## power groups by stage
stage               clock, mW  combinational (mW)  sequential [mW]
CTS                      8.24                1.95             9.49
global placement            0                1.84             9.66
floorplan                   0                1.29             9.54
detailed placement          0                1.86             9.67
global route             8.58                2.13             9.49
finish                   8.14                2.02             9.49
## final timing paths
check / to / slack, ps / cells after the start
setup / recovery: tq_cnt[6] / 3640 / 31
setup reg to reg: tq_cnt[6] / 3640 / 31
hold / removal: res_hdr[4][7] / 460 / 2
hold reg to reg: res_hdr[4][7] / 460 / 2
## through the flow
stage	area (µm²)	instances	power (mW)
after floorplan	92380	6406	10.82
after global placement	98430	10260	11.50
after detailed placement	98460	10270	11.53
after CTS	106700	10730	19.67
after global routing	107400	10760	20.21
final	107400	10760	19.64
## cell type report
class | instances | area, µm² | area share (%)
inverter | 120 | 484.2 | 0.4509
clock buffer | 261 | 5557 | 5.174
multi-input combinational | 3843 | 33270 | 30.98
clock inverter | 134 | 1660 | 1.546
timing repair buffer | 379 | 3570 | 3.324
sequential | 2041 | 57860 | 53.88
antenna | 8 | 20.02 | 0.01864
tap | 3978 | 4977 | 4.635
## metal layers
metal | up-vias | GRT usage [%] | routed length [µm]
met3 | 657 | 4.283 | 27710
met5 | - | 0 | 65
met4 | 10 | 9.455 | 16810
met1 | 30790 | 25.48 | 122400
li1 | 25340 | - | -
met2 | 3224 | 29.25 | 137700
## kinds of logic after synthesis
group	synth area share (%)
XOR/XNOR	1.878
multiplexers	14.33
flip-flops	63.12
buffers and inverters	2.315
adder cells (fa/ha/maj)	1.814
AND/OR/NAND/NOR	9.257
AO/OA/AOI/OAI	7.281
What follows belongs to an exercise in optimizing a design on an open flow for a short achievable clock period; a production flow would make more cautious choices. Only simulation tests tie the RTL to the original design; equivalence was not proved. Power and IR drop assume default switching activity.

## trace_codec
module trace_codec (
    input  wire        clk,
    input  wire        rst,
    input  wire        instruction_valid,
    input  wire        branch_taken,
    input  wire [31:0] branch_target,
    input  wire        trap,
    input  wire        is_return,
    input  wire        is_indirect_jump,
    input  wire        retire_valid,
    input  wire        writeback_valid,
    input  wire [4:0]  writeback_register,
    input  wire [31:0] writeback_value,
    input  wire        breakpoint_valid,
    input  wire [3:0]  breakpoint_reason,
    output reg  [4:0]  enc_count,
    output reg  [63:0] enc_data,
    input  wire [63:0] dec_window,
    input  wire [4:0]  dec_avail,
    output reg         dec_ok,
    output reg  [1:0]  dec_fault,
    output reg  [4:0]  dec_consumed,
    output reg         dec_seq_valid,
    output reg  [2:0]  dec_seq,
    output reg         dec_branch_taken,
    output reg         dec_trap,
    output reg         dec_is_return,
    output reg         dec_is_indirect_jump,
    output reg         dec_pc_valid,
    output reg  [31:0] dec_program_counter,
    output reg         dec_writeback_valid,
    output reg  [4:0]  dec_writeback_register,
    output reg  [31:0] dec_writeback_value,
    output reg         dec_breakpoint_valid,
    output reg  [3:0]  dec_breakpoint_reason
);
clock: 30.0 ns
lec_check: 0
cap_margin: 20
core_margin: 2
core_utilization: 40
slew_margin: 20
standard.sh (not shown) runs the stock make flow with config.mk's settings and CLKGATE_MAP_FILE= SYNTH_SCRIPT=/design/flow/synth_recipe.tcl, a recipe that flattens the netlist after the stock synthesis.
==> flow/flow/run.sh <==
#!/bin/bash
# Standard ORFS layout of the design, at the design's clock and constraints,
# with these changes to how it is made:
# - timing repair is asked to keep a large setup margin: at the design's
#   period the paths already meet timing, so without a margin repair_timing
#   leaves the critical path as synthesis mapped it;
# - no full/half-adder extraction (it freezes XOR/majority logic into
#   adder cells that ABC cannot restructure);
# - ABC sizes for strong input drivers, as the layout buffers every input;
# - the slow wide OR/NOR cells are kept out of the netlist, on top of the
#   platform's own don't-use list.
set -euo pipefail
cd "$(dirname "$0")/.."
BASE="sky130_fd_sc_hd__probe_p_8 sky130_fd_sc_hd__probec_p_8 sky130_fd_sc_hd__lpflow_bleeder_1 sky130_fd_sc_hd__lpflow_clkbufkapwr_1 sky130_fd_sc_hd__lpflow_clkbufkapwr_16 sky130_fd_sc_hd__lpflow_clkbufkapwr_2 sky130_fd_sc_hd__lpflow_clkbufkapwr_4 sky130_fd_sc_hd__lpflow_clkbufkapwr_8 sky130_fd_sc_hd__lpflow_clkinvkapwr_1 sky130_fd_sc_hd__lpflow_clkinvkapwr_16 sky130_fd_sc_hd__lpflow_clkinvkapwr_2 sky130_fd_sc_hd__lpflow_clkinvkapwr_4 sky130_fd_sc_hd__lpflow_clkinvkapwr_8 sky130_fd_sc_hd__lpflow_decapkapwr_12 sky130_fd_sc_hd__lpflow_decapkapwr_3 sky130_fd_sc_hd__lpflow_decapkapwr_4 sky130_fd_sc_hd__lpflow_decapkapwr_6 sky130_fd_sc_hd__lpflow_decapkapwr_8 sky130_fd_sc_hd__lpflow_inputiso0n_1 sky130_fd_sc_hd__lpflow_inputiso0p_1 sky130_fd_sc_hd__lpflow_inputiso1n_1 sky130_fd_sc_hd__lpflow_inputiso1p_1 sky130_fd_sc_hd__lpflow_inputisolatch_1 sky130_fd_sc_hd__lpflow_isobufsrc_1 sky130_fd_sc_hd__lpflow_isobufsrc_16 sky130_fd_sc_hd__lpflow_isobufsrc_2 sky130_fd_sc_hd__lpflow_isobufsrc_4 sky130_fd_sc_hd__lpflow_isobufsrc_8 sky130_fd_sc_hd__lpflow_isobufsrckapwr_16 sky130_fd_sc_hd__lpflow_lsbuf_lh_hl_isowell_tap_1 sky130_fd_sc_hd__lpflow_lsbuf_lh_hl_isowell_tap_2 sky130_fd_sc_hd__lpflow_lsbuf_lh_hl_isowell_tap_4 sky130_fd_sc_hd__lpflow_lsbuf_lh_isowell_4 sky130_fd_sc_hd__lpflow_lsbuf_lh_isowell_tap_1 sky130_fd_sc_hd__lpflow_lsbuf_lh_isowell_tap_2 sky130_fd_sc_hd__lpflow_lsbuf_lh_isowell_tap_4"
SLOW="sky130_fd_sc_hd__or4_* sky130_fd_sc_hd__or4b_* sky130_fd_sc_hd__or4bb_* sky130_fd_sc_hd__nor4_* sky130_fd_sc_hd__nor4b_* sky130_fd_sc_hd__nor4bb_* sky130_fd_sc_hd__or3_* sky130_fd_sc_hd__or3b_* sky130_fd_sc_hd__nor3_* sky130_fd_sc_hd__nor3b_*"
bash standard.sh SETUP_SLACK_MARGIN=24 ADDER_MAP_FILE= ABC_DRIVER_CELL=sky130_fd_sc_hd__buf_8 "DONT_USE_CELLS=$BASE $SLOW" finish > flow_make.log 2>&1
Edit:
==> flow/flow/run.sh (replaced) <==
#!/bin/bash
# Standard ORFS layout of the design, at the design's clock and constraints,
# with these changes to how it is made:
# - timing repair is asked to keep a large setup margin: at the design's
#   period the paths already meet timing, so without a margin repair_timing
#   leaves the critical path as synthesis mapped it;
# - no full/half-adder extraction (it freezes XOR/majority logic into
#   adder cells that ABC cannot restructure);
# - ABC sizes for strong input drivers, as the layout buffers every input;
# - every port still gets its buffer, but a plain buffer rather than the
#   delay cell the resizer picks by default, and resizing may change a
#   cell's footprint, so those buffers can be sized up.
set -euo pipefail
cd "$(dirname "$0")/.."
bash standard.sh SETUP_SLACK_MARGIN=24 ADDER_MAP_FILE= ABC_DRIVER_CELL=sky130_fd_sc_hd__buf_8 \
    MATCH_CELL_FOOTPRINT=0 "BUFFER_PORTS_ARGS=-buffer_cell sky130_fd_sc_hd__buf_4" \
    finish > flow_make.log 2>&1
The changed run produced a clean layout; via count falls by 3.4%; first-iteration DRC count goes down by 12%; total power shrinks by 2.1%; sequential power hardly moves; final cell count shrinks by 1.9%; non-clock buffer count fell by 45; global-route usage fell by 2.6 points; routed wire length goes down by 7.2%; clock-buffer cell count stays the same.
══════
*Task goal:*
Only lines containing the string "area" are needed. Pull each of them out of the records above.

*Reply to the exercise:*
stage	area (µm²)	instances	power (mW)
class | instances | area, µm² | area share (%)
group	synth area share (%)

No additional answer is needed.